> **DATA RECORDS**:

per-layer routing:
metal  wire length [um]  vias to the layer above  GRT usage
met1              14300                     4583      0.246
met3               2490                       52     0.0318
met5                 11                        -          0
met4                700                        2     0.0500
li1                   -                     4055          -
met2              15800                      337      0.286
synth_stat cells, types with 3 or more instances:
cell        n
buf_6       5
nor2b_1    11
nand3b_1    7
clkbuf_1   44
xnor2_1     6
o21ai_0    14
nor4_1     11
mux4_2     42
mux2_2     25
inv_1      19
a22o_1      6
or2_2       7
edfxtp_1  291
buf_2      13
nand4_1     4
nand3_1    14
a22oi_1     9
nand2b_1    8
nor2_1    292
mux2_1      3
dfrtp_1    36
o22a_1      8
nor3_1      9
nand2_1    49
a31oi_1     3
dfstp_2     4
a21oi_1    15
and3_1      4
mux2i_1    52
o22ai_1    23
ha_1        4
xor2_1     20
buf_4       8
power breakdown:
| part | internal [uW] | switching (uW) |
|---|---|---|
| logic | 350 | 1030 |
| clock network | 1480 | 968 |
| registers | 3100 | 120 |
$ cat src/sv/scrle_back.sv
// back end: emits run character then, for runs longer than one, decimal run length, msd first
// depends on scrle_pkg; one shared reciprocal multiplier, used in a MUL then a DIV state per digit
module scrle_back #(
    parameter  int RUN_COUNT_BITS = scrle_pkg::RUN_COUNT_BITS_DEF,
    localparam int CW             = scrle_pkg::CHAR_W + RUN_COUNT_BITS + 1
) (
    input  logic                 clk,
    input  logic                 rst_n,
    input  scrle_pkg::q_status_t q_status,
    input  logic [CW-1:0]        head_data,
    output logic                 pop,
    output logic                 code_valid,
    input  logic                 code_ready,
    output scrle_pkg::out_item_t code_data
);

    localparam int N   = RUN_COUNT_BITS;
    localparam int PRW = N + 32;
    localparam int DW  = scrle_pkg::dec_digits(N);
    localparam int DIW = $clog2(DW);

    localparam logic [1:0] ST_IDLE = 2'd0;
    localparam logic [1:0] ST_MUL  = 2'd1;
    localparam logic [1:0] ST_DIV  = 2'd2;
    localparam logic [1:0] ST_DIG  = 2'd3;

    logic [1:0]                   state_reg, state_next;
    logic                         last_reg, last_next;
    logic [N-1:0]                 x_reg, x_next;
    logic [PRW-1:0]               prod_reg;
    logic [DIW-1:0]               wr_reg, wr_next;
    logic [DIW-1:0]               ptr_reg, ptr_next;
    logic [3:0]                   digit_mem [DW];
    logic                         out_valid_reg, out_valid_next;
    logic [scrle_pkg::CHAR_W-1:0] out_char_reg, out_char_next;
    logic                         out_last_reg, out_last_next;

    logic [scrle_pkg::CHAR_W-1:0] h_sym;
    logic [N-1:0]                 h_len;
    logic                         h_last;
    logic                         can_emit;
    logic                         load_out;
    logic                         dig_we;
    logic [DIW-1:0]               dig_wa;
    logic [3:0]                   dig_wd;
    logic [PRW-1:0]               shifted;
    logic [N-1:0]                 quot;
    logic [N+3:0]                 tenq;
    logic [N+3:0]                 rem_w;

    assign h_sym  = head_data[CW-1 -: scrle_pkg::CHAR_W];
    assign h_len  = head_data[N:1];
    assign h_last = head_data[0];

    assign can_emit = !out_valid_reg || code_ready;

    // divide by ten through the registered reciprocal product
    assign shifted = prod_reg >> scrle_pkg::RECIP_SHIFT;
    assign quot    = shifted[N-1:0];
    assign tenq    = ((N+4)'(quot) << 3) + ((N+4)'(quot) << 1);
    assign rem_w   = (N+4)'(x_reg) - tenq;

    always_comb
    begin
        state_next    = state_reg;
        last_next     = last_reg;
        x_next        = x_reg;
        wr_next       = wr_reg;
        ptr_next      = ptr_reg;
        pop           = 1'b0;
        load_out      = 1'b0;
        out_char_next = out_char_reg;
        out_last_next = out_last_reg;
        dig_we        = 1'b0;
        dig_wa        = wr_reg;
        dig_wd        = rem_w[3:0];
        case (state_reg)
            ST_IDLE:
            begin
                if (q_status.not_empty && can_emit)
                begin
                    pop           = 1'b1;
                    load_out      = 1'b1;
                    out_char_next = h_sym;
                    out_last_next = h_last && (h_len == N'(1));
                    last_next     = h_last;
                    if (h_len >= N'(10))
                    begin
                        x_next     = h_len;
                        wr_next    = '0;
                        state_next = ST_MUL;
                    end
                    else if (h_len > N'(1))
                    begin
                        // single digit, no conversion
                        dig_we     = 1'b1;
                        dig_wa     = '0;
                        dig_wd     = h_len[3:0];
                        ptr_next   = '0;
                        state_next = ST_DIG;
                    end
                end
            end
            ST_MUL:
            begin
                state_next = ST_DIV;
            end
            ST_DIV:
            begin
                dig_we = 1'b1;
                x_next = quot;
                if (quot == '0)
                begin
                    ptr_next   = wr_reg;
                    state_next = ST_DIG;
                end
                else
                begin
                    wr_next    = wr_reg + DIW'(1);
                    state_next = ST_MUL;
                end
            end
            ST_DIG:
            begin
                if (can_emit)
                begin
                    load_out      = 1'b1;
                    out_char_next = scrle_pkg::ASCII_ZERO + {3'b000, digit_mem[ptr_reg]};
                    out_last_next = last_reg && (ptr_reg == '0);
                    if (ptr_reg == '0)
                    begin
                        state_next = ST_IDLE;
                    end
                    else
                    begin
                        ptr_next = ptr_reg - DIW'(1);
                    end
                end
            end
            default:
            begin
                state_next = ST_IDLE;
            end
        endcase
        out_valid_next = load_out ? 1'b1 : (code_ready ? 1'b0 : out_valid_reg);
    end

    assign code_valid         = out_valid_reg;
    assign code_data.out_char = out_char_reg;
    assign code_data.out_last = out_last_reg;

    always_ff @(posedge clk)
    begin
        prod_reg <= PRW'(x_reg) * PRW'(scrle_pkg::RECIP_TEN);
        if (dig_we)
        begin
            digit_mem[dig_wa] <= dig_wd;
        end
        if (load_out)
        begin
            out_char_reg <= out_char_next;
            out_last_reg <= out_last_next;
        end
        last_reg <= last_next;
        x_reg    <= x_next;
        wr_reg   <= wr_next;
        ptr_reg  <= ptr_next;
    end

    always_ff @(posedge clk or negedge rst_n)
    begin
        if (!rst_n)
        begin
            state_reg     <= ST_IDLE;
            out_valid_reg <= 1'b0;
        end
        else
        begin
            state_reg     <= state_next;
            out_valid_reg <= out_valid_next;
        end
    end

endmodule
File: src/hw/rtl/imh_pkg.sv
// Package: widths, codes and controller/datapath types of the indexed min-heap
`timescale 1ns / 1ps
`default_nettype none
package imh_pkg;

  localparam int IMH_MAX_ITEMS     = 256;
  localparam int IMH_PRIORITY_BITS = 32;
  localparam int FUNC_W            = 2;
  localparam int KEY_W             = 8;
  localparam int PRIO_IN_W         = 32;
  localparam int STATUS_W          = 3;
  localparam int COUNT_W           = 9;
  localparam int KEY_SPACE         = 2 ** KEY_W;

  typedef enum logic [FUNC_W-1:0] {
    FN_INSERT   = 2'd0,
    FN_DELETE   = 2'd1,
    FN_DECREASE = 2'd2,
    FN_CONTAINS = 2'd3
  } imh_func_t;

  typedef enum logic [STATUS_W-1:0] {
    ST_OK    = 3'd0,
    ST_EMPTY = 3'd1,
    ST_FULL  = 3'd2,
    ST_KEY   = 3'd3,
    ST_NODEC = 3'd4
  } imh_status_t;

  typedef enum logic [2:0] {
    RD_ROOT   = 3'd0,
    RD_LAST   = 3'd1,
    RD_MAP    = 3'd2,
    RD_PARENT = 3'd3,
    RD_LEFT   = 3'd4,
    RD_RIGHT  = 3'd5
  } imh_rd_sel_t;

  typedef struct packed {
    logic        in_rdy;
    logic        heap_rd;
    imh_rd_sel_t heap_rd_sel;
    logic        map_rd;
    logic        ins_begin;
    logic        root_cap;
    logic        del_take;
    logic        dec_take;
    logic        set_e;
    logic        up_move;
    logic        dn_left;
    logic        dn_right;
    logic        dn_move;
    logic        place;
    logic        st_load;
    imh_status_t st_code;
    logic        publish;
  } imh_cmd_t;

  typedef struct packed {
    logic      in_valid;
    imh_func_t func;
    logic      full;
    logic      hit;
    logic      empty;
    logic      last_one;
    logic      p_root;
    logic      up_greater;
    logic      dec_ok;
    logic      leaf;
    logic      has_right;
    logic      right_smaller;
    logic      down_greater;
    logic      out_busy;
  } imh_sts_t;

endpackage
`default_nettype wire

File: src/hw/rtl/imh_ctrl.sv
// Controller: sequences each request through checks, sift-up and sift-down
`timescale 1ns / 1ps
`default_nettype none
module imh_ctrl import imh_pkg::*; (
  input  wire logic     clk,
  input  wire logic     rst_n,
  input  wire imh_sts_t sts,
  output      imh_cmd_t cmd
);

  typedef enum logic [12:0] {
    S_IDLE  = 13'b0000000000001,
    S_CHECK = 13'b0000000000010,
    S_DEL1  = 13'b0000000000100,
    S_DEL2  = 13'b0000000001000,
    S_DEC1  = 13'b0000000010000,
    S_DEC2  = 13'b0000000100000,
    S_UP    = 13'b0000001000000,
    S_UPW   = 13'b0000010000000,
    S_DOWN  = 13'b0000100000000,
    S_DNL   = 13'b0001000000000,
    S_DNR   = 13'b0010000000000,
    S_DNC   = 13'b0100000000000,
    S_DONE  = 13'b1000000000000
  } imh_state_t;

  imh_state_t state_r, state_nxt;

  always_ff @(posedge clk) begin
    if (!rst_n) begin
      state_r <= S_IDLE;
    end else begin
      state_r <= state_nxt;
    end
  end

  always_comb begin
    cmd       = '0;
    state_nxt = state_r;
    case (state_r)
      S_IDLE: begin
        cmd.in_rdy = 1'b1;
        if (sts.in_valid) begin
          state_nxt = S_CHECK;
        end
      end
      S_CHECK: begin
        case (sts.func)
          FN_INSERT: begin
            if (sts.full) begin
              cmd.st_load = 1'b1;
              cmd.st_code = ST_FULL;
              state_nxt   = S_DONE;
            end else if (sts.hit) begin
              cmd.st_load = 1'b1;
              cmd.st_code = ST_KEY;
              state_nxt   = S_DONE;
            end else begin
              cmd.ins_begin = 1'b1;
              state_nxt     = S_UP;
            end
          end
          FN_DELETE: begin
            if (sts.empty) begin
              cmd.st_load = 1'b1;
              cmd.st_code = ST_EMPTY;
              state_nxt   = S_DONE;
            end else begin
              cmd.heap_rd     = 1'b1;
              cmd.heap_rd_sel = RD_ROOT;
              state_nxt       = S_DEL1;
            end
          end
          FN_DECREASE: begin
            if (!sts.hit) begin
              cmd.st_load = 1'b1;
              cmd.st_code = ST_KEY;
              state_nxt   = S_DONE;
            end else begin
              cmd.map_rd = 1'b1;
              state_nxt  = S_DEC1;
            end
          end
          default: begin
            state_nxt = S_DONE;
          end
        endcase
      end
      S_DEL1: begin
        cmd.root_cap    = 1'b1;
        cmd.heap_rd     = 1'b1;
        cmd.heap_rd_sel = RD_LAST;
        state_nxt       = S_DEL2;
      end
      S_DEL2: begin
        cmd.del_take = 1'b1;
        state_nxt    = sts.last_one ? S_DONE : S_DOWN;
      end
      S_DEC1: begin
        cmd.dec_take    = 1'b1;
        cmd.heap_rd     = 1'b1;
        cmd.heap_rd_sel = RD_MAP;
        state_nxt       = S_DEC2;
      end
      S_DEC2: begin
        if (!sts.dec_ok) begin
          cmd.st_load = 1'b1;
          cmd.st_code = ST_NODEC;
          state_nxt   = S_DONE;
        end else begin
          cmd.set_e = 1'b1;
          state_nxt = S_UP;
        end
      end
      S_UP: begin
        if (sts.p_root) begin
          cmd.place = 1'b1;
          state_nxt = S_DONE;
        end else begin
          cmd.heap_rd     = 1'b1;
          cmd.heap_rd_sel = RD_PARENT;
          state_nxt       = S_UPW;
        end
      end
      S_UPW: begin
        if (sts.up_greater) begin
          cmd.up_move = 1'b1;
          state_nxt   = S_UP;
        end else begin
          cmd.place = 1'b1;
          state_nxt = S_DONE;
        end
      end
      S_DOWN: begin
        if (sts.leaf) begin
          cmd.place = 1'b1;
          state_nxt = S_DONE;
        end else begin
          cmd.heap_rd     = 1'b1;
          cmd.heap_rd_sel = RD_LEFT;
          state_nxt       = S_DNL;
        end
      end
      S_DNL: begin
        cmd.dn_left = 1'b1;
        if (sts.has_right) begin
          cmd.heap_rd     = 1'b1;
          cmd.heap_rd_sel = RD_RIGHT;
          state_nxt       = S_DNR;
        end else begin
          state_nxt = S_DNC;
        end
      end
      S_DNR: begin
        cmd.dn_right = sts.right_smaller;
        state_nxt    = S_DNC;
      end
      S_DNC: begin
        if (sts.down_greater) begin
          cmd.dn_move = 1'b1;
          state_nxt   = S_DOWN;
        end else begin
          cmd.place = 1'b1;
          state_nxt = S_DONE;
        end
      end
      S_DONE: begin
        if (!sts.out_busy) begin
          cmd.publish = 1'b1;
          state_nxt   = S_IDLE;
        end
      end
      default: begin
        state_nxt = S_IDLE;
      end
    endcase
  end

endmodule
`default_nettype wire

> **ACTIVITY**:
Please copy each line of the records above in which the word "through" can be found.

> **RESPONSE AREA**:
    // divide by ten through the registered reciprocal product
// Controller: sequences each request through checks, sift-up and sift-down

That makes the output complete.